Running a single FFT job¶

How to run one full fine-tune end-to-end without the dispatcher / matrix infrastructure.

Direct invocation¶

python train_fft.py \
  --lang spanish \
  --fleurs-code es_419 \
  --whisper-lang spanish \
  --config-id B \
  --seed 1337 \
  --asr-ratio 0.5 \
  --max-text-lines 500000 \
  --text-mtl-path /path/to/text_pretraining/goldfish/spa_latn.txt \
  --output-dir runs/spanish-cfgB-s1337 \
  --init-strategy C

What each flag means:

Flag	Meaning
`--lang`	Lang name (must match a `train_strategy_c_<lang>.py` template)
`--fleurs-code`	FLEURS dataset code (e.g. `es_419`)
`--whisper-lang`	Whisper's language token name (e.g. `spanish`)
`--config-id`	Which LR config to use (A=aggressive, B=conservative, C=embed-heavy, D=middle)
`--seed`	Random seed
`--asr-ratio`	Fraction of batches that are ASR (vs. text-MTL)
`--max-text-lines`	Cap on text-MTL data
`--text-mtl-path`	Path to per-lang goldfish corpus
`--output-dir`	Where to save best/ and latest/ checkpoints
`--init-strategy`	`C` for Strategy C (warm-start embedding init)

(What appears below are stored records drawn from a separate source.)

### src/rtl/id_stage_fwd_pkg.sv
// Shared encodings for the ID stage: MIPS opcode/funct fields, ALU op/select codes
// and register/word constants used by the decoder and the stage top.
package id_stage_fwd_pkg;

  localparam logic [5:0] OP_SPECIAL = 6'b000000;
  localparam logic [5:0] OP_ANDI    = 6'b001100;
  localparam logic [5:0] OP_ORI     = 6'b001101;
  localparam logic [5:0] OP_XORI    = 6'b001110;
  localparam logic [5:0] OP_LUI     = 6'b001111;
  localparam logic [5:0] OP_PREF    = 6'b110011;

  localparam logic [5:0] F_SLL  = 6'b000000;
  localparam logic [5:0] F_SRL  = 6'b000010;
  localparam logic [5:0] F_SRA  = 6'b000011;
  localparam logic [5:0] F_SLLV = 6'b000100;
  localparam logic [5:0] F_SRLV = 6'b000110;
  localparam logic [5:0] F_SRAV = 6'b000111;
  localparam logic [5:0] F_SYNC = 6'b001111;
  localparam logic [5:0] F_AND  = 6'b100100;
  localparam logic [5:0] F_OR   = 6'b100101;
  localparam logic [5:0] F_XOR  = 6'b100110;
  localparam logic [5:0] F_NOR  = 6'b100111;

  localparam logic [7:0] ALU_NOP_OP = 8'b00000000;
  localparam logic [7:0] ALU_AND_OP = 8'b00100100;
  localparam logic [7:0] ALU_OR_OP  = 8'b00100101;
  localparam logic [7:0] ALU_XOR_OP = 8'b00100110;
  localparam logic [7:0] ALU_NOR_OP = 8'b00100111;
  localparam logic [7:0] ALU_SLL_OP = 8'b01111100;
  localparam logic [7:0] ALU_SRL_OP = 8'b00000010;
  localparam logic [7:0] ALU_SRA_OP = 8'b00000011;

  localparam logic [2:0] SEL_NOP   = 3'b000;
  localparam logic [2:0] SEL_LOGIC = 3'b001;
  localparam logic [2:0] SEL_SHIFT = 3'b010;

  localparam logic [4:0]  NOP_REG_ADDR = 5'b00000;
  localparam logic [31:0] ZERO_WORD    = 32'h0000_0000;

endpackage

### src/rtl/id_decoder.sv
// Pure combinational decode of the logic/shift/immediate MIPS subset into ALU
// controls, register-read enables, immediate operand and destination.
module id_decoder
  import id_stage_fwd_pkg::*;
#(
  parameter int DATA_W   = 32,
  parameter int REG_AW   = 5,
  parameter int ALUOP_W  = 8,
  parameter int ALUSEL_W = 3
) (
  input  logic [31:0]         i_inst,
  output logic [ALUOP_W-1:0]  o_aluop,
  output logic [ALUSEL_W-1:0] o_alusel,
  output logic                o_re1,
  output logic                o_re2,
  output logic [DATA_W-1:0]   o_imm,
  output logic [REG_AW-1:0]   o_wd,
  output logic                o_wreg,
  output logic                o_invalid
);

  logic [5:0]  w_op;
  logic [5:0]  w_funct;
  logic [4:0]  w_rs;
  logic [4:0]  w_rt;
  logic [4:0]  w_rd;
  logic [4:0]  w_sa;
  logic [15:0] w_imm16;

  assign w_op    = i_inst[31:26];
  assign w_rs    = i_inst[25:21];
  assign w_rt    = i_inst[20:16];
  assign w_rd    = i_inst[15:11];
  assign w_sa    = i_inst[10:6];
  assign w_funct = i_inst[5:0];
  assign w_imm16 = i_inst[15:0];

  always_comb begin
    o_aluop   = ALUOP_W'(ALU_NOP_OP);
    o_alusel  = ALUSEL_W'(SEL_NOP);
    o_re1     = 1'b0;
    o_re2     = 1'b0;
    o_imm     = DATA_W'(ZERO_WORD);
    o_wd      = REG_AW'(w_rd);
    o_wreg    = 1'b0;
    o_invalid = 1'b1;
    case (w_op)
      OP_SPECIAL: begin
        case (w_funct)
          F_AND, F_OR, F_XOR, F_NOR: begin
            o_aluop   = ALUOP_W'({2'b00, w_funct});
            o_alusel  = ALUSEL_W'(SEL_LOGIC);
            o_re1     = 1'b1;
            o_re2     = 1'b1;
            o_wreg    = 1'b1;
            o_invalid = 1'b0;
          end
          F_SLLV, F_SRLV, F_SRAV: begin
            o_aluop   = (w_funct == F_SLLV) ? ALUOP_W'(ALU_SLL_OP) :
                        (w_funct == F_SRLV) ? ALUOP_W'(ALU_SRL_OP) : ALUOP_W'(ALU_SRA_OP);
            o_alusel  = ALUSEL_W'(SEL_SHIFT);
            o_re1     = 1'b1;
            o_re2     = 1'b1;
            o_wreg    = 1'b1;
            o_invalid = 1'b0;
          end
          F_SYNC: o_invalid = 1'b0;
          F_SLL, F_SRL, F_SRA: begin
            // Constant shifts reuse the rs field as must-be-zero; shamt rides in imm.
            if (w_rs == 5'd0) begin
              o_aluop   = (w_funct == F_SLL) ? ALUOP_W'(ALU_SLL_OP) :
                          (w_funct == F_SRL) ? ALUOP_W'(ALU_SRL_OP) : ALUOP_W'(ALU_SRA_OP);
              o_alusel  = ALUSEL_W'(SEL_SHIFT);
              o_re2     = 1'b1;
              o_imm     = DATA_W'(w_sa);
              o_wreg    = 1'b1;
              o_invalid = 1'b0;
            end
          end
          default: ;
        endcase
      end
      OP_ORI, OP_ANDI, OP_XORI, OP_LUI: begin
        o_aluop   = (w_op == OP_ANDI) ? ALUOP_W'(ALU_AND_OP) :
                    (w_op == OP_XORI) ? ALUOP_W'(ALU_XOR_OP) : ALUOP_W'(ALU_OR_OP);
        o_alusel  = ALUSEL_W'(SEL_LOGIC);
        o_re1     = 1'b1;
        o_imm     = (w_op == OP_LUI) ? DATA_W'({w_imm16, 16'h0000}) : DATA_W'(w_imm16);
        o_wd      = REG_AW'(w_rt);
        o_wreg    = 1'b1;
        o_invalid = 1'b0;
      end
      OP_PREF: o_invalid = 1'b0;
      default: ;
    endcase
  end

endmodule

### src/rtl/id_stage_fwd.sv
// Registered decode stage: prioritised operand forwarding, load-use hazard detection,
// ID/EX register with valid/ready on both sides, and a saturating stall counter.
module id_stage_fwd
  import id_stage_fwd_pkg::*;
#(
  parameter int DATA_W   = 32,
  parameter int REG_AW   = 5,
  parameter int FWD_N    = 2,
  parameter int ALUOP_W  = 8,
  parameter int ALUSEL_W = 3
) (
  input  logic                     clk,
  input  logic                     rst,
  input  logic                     in_valid,
  output logic                     in_ready,
  input  logic [DATA_W-1:0]        pc_i,
  input  logic [31:0]              inst_i,
  output logic                     reg1_read_o,
  output logic [REG_AW-1:0]        reg1_addr_o,
  output logic                     reg2_read_o,
  output logic [REG_AW-1:0]        reg2_addr_o,
  input  logic [DATA_W-1:0]        reg1_data_i,
  input  logic [DATA_W-1:0]        reg2_data_i,
  input  logic [FWD_N-1:0]         fwd_wreg_i,
  input  logic [FWD_N*REG_AW-1:0]  fwd_wd_i,
  input  logic [FWD_N*DATA_W-1:0]  fwd_wdata_i,
  input  logic [FWD_N-1:0]         fwd_is_load_i,
  input  logic                     flush_i,
  output logic                     out_valid,
  input  logic                     out_ready,
  output logic [DATA_W-1:0]        pc_o,
  output logic [ALUOP_W-1:0]       aluop_o,
  output logic [ALUSEL_W-1:0]      alusel_o,
  output logic [DATA_W-1:0]        reg1_o,
  output logic [DATA_W-1:0]        reg2_o,
  output logic [REG_AW-1:0]        wd_o,
  output logic                     wreg_o,
  output logic                     inst_invalid_o,
  output logic                     stall_req_o,
  output logic [15:0]              stall_cnt_o
);

  logic [ALUOP_W-1:0]  w_aluop;
  logic [ALUSEL_W-1:0] w_alusel;
  logic                w_re1;
  logic                w_re2;
  logic [DATA_W-1:0]   w_imm;
  logic [REG_AW-1:0]   w_wd;
  logic                w_wreg;
  logic                w_invalid;
  logic                w_hazard;
  logic                w_accept;

  logic                r_valid;
  logic [DATA_W-1:0]   r_pc;
  logic [ALUOP_W-1:0]  r_aluop;
  logic [ALUSEL_W-1:0] r_alusel;
  logic [DATA_W-1:0]   r_reg1;
  logic [DATA_W-1:0]   r_reg2;
  logic [REG_AW-1:0]   r_wd;
  logic                r_wreg;
  logic                r_invalid;
  logic [15:0]         r_stall_cnt;

  id_decoder #(
    .DATA_W   (DATA_W),
    .REG_AW   (REG_AW),
    .ALUOP_W  (ALUOP_W),
    .ALUSEL_W (ALUSEL_W)
  ) u_dec (
    .i_inst    (inst_i),
    .o_aluop   (w_aluop),
    .o_alusel  (w_alusel),
    .o_re1     (w_re1),
    .o_re2     (w_re2),
    .o_imm     (w_imm),
    .o_wd      (w_wd),
    .o_wreg    (w_wreg),
    .o_invalid (w_invalid)
  );

  assign reg1_read_o = w_re1;
  assign reg2_read_o = w_re2;
  assign reg1_addr_o = REG_AW'(inst_i[25:21]);
  assign reg2_addr_o = REG_AW'(inst_i[20:16]);

  // One mux per operand; scanning channels high-to-low leaves the lowest matching index in place.
  for (genvar s = 0; s < 2; s++) begin : g_opnd
    logic              w_re;
    logic [REG_AW-1:0] w_addr;
    logic [DATA_W-1:0] w_rf;
    logic [DATA_W-1:0] w_fwd;
    logic [DATA_W-1:0] w_val;
    logic              w_hit;
    logic              w_ld;
    logic              w_haz;

    assign w_re   = (s == 0) ? reg1_read_o : reg2_read_o;
    assign w_addr = (s == 0) ? reg1_addr_o : reg2_addr_o;
    assign w_rf   = (s == 0) ? reg1_data_i : reg2_data_i;

    always_comb begin
      w_hit = 1'b0;
      w_ld  = 1'b0;
      w_fwd = w_rf;
      for (int k = FWD_N - 1; k >= 0; k--) begin
        if (fwd_wreg_i[k] && (fwd_wd_i[k*REG_AW +: REG_AW] == w_addr)) begin
          w_hit = 1'b1;
          w_ld  = fwd_is_load_i[k];
          w_fwd = fwd_wdata_i[k*DATA_W +: DATA_W];
        end
      end
    end

    always_comb begin
      w_val = w_fwd;
      w_haz = 1'b0;
      if (!w_re) begin
        w_val = w_imm;
      end else if (w_addr == REG_AW'(NOP_REG_ADDR)) begin
        w_val = '0;
      end else begin
        w_haz = w_hit && w_ld;
      end
    end
  end

  assign w_hazard    = g_opnd[0].w_haz | g_opnd[1].w_haz;
  assign stall_req_o = w_hazard;

  // Handshake: a transfer happens on a cycle where valid && ready are both high.
  // in_ready never depends on in_valid; out_valid never drops while out_ready is low
  // except through flush_i or rst.
  assign in_ready = !w_hazard && (!r_valid || out_ready) && !flush_i;
  assign w_accept = in_valid && in_ready;

  always_ff @(posedge clk) begin
    if (rst) begin
      r_valid   <= 1'b0;
      r_pc      <= '0;
      r_aluop   <= '0;
      r_alusel  <= '0;
      r_reg1    <= '0;
      r_reg2    <= '0;
      r_wd      <= '0;
      r_wreg    <= 1'b0;
      r_invalid <= 1'b0;
    end else if (flush_i) begin
      r_valid <= 1'b0;
    end else if (w_accept) begin
      r_valid   <= 1'b1;
      r_pc      <= pc_i;
      r_aluop   <= w_aluop;
      r_alusel  <= w_alusel;
      r_reg1    <= g_opnd[0].w_val;
      r_reg2    <= g_opnd[1].w_val;
      r_wd      <= w_wd;
      r_wreg    <= w_wreg;
      r_invalid <= w_invalid;
    end else if (!r_valid || out_ready) begin
      r_valid <= 1'b0;
    end
  end

  always_ff @(posedge clk) begin
    if (rst) begin
      r_stall_cnt <= 16'h0000;
    end else if (stall_req_o && in_valid && !flush_i && (r_stall_cnt != 16'hFFFF)) begin
      r_stall_cnt <= r_stall_cnt + 16'd1;
    end
  end

  assign out_valid      = r_valid;
  assign pc_o           = r_pc;
  assign aluop_o        = r_aluop;
  assign alusel_o       = r_alusel;
  assign reg1_o         = r_reg1;
  assign reg2_o         = r_reg2;
  assign wd_o           = r_wd;
  assign wreg_o         = r_wreg;
  assign inst_invalid_o = r_invalid;
  assign stall_cnt_o    = r_stall_cnt;

endmodule

### config.mk
export PLATFORM = sky130hd
export DESIGN_NAME = id_stage_fwd
export DESIGN_NICKNAME = d
export VERILOG_FILES = /design/src/rtl/id_stage_fwd_pkg.sv /design/src/rtl/id_decoder.sv /design/src/rtl/id_stage_fwd.sv
export SDC_FILE = /design/constraint.sdc
export NUM_CORES = 1
export LEC_CHECK = 0
export ABC_AREA = 1
export BUFFER_PORTS_ARGS = -buffer_cell sky130_fd_sc_hd__buf_2
export CAP_MARGIN = 20
export CORE_ASPECT_RATIO = 0.6
export CORE_MARGIN = 5
export CORE_UTILIZATION = 47
export CTS_BUF_LIST = sky130_fd_sc_hd__clkbuf_4
export DETAILED_ROUTE_END_ITERATION = 6
export PLACE_DENSITY = 0.86
export SLEW_MARGIN = 20
export SYNTH_ARGS = -nofsm -noshare
export SYNTH_HDL_FRONTEND = slang
export SYNTH_HIERARCHICAL = 1
export SYNTH_SLANG_ARGS = --single-unit
### constraint.sdc
create_clock -name clk -period 2.45 [get_ports clk]
set_input_delay 0.49 -clock clk [delete_from_list [all_inputs] [get_ports clk]]
set_output_delay 0.49 -clock clk [all_outputs]
set_load 0.03 [all_outputs]
==> impl_metrics.ini <==
[run_status]
outcome = complete, but fails checks
violations = DRC

[sta]
setup_slack_ps = 43.4
worst_pin_slew_ps = 638
slew_viol_final = 0
setup_viol = 0
finalHoldViolCount = 0
skew_ps = 22.4
finalCriticalPeriod_ps = 2410
fin_crit_sh_pct = 98.2
clock.fmax_ghz = 0.416
setup_tns_ps = 0
slew_headroom_pct = 57.4

[finish]
nets = 2250
stdcell_count = 2298
final_cell_mix = nand2_1 (652), buf_2 (349), nor2_1 (284)
area_growth_pct = 33.7
fin_area_um2 = 12000
drive_gt1_share_pct = 26.7
nFillCells = 1857
final_common_cell = nand2_1

[synth]
ys_seq_area_share_pct = 29.3
synth_top_family_by_area = simple AND/OR/NAND/NOR gates
synth_xor_area_share_pct = 0.391
synth_mux_area_share_pct = 0
yosysUniqueCellTypes = 30
yosys.area_share.simple_pct = 49.7
syn_inst = 1660
syn_area_per_cell_um2 = 5.39
synthAdderAreaFrac_pct = 0.140
synth-seq-cells = 131
syn-cell-area_um2 = 8950
synth_warnings = 6
synth-compound-area-share_pct = 5.59

[place]
dp_slack_ps = -238
place_inst = 2256
placed_cell_area_um2 = 11500
numPortBuffers = 355
dp_hpwl_um = 27600
gp_congestion = 1.02

[routing]
via_per_inst = 4.99
wirelength_um = 35400
dr.pass1.iters = 7
dr.first_iter.drc_count = 1120
drc = 3
wl_per_cell_um = 15.4
ant_nets = 0
vias = 11476

[setup_path]
path_cells = buf_2, inv_1, nand2_2, buf_4, nand3_4, nand2_4, nor2_4, nor2_4, o21ai_4, nor2_2, nand2_1, nand2_2, inv_2, nand2_2, nor2_4, buf_6
slowest_stage = buf_4
worstPathArrival_ps = 1920
cpPeakStageDelay_ps = 140
end_kind = output pin
path_max_fanout = 3
cp_top_family = simple AND/OR/NAND/NOR gates
cp-start-kind = primary input
crit_required_ps = 1960
crit_buf_inv = 5
worstSetupPathType = primary input to output pin

[clocking]
clk_latency_ps = 550
cts_tree = done
clk_pin_slew_ps = 160
numClockSinks = 131
cts_root_buf = clkbuf_4
htreeDepth = 4
cts_buffers = 17
clock_path_buffers = 2
cts_hold_buf = 0

[grt]
grt_usage_pct = 30.3
overflow = 0
first_global_vias = 10330
grt_max_degree = 67
antenna_found_initial = 2
grt_pass1_wl_um = 53300

[flow_run]
max_cap_viol_count = 0

[die]
fp-row-count = 39
chipHeight_um = 117
core_um2 = 18900
boundaryPins = 356
dieArea_um2 = 22000
initial_core_util_pct = 47.4
dieWidth_um = 188

[power_and_ir_drop]
vdd_drop_max_mv = 0.336
power.density_nw_per_um2 = 436
p_leak_nw = 7.34
power_mw = 5.22

[min_path]
hp-class = primary input to flop
-- cell families after synthesis --
group	after synthesis
AND/OR/NAND/NOR	1100
other	1
adder cells (fa/ha/maj)	1
AO/OA/AOI/OAI	96
XOR/XNOR	4
buffers and inverters	327
flip-flops	131
-- area by class of cell --
cell class	count	area [um2]	area share, %
clock buffer	17	128	1.07
timing repair buffer	451	2710	22.6
tap	246	308	2.57
multi-input combinational	1203	5180	43.3
inverter	234	883	7.38
sequential	131	2620	21.9
antenna	1	2.50	0.0209
clock inverter	15	135	1.13
-- registers in the layout, indices dropped and copies added (netlist names) --
signal	count
aluop_o	8
stall_cnt_o	16
pc_o	32
wreg_o	1
wd_o	5
out_valid	1
reg1_o	32
inst_invalid_o	1
reg2_o	32
alusel_o	3
-- power by group --
part / internal [mW] / switching [mW]
registers: 2.25 / 0.0674
logic: 0.515 / 0.925
clock network: 0.445 / 1.01
total: 3.21 / 2.01
-- cell usage after synthesis --
library cell / instances / share of area (%)
ha_1: 1 / 0.14
inv_2: 11 / 0.46
o211ai_1: 1 / 0.084
a31oi_1: 1 / 0.070
buf_2: 25 / 1.4
nor2_2: 1 / 0.070
a21oi_1: 69 / 3.9
xor2_1: 2 / 0.20
nand2_1: 658 / 28
nand3_2: 4 / 0.45
clkbuf_1: 46 / 1.9
o21ai_1: 8 / 0.45
inv_1: 223 / 9.4
nand3_1: 89 / 5.0
nor2_1: 297 / 12
o22ai_1: 1 / 0.070
conb_1: 1 / 0.042
xnor2_1: 2 / 0.20
o21bai_1: 6 / 0.50
nand4_1: 17 / 1.2
buf_4: 14 / 1.2
buf_6: 2 / 0.25
nor2_4: 13 / 1.6
nor3_1: 16 / 0.89
nor3_4: 1 / 0.18
nor4_1: 1 / 0.070
nand2_2: 3 / 0.21
buf_1: 6 / 0.25
dfxtp_1: 131 / 29
o21ai_0: 10 / 0.56
-- path summary, 6_finish.rpt --
kind                                      from         endpoint  slack, ps  cells after the start
worst max-delay path                 inst_i[1]         in_ready         40                     16
worst min-delay path                  pc_i[15]         pc_o[15]        140                      3
worst max register to register  stall_cnt_o[0]  stall_cnt_o[15]        540                      9
worst min register to register  stall_cnt_o[7]   stall_cnt_o[7]        500                      2
-- timing repair --
action,in CTS,in global routing
setup buffers,1,8
pin swaps,1,25
gates resized for setup,10,40
endpoints found under the setup margin,2,2
-- layer usage --
layer	vias to the layer above	wire [um]	GRT usage, %	share of wire, %
met3	92	4220	8.83	12
li1	5700	-	-	-
met1	5039	14800	40.1	42
met5	-	26	0	0.074
met4	4	1020	10.5	2.9
met2	641	15300	48.0	43
-- metrics by stage --
stage	hold WS, ps	utilization (%)
6_report	145	63.4
5_1_grt	88.4	63.4
4_1_cts	93.1	62.3
3_5_place_dp	467	60.7
3_3_place_gp	465	60.7
2_1_floorplan	578	-
-- worst reg2reg max path, delay by kind of cell (launching register included) --
kind / cells / cell delay [ps]
AO/OA/AOI/OAI: 1 / 150
buffers and inverters: 2 / 190
AND/OR/NAND/NOR: 6 / 1110
flip-flops: 1 / 380
Power figures use the tool's default switching activity.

What happens under the hood¶

train_fft.py reads the per-lang template at _pod_share/jobs/train_strategy_c_<lang>.py, patches the LR mults / seed / output dir / etc. into it, writes the patched script to run_state/fft_scripts/, then exec's it. See Pipeline → Per-job script generation for the patching details.

Expected runtime¶

A100 80 GB: ~3–4 hours for cfg B (24 grad_accum), ~2.5 hours for cfg A (16 grad_accum)
H100 80 GB: ~1.5× faster than A100

Outputs¶

After training:

runs/spanish-cfgB-s1337/
├── best/
│   ├── checkpoint.pt         # ~6 GB FP32 state dict
│   └── training_config.json  # the resolved cfg + best metrics
└── latest/
    └── checkpoint.pt         # periodic backup (every 1000 steps)

Test eval¶

After training, evaluate on FLEURS-test + CV25-test:

python eval_strategy_c_test_combined.py \
  --lang spanish \
  --fleurs es_419 \
  --whisper-lang spanish \
  --cv-code es \
  --ckpt-path runs/spanish-cfgB-s1337/best/checkpoint.pt \
  --results-path results/test_spanish_cfgB_s1337.json

Output test_spanish_cfgB_s1337.json will have fleurs_test, cv25_test, and combined blocks with raw + normalized WER/CER.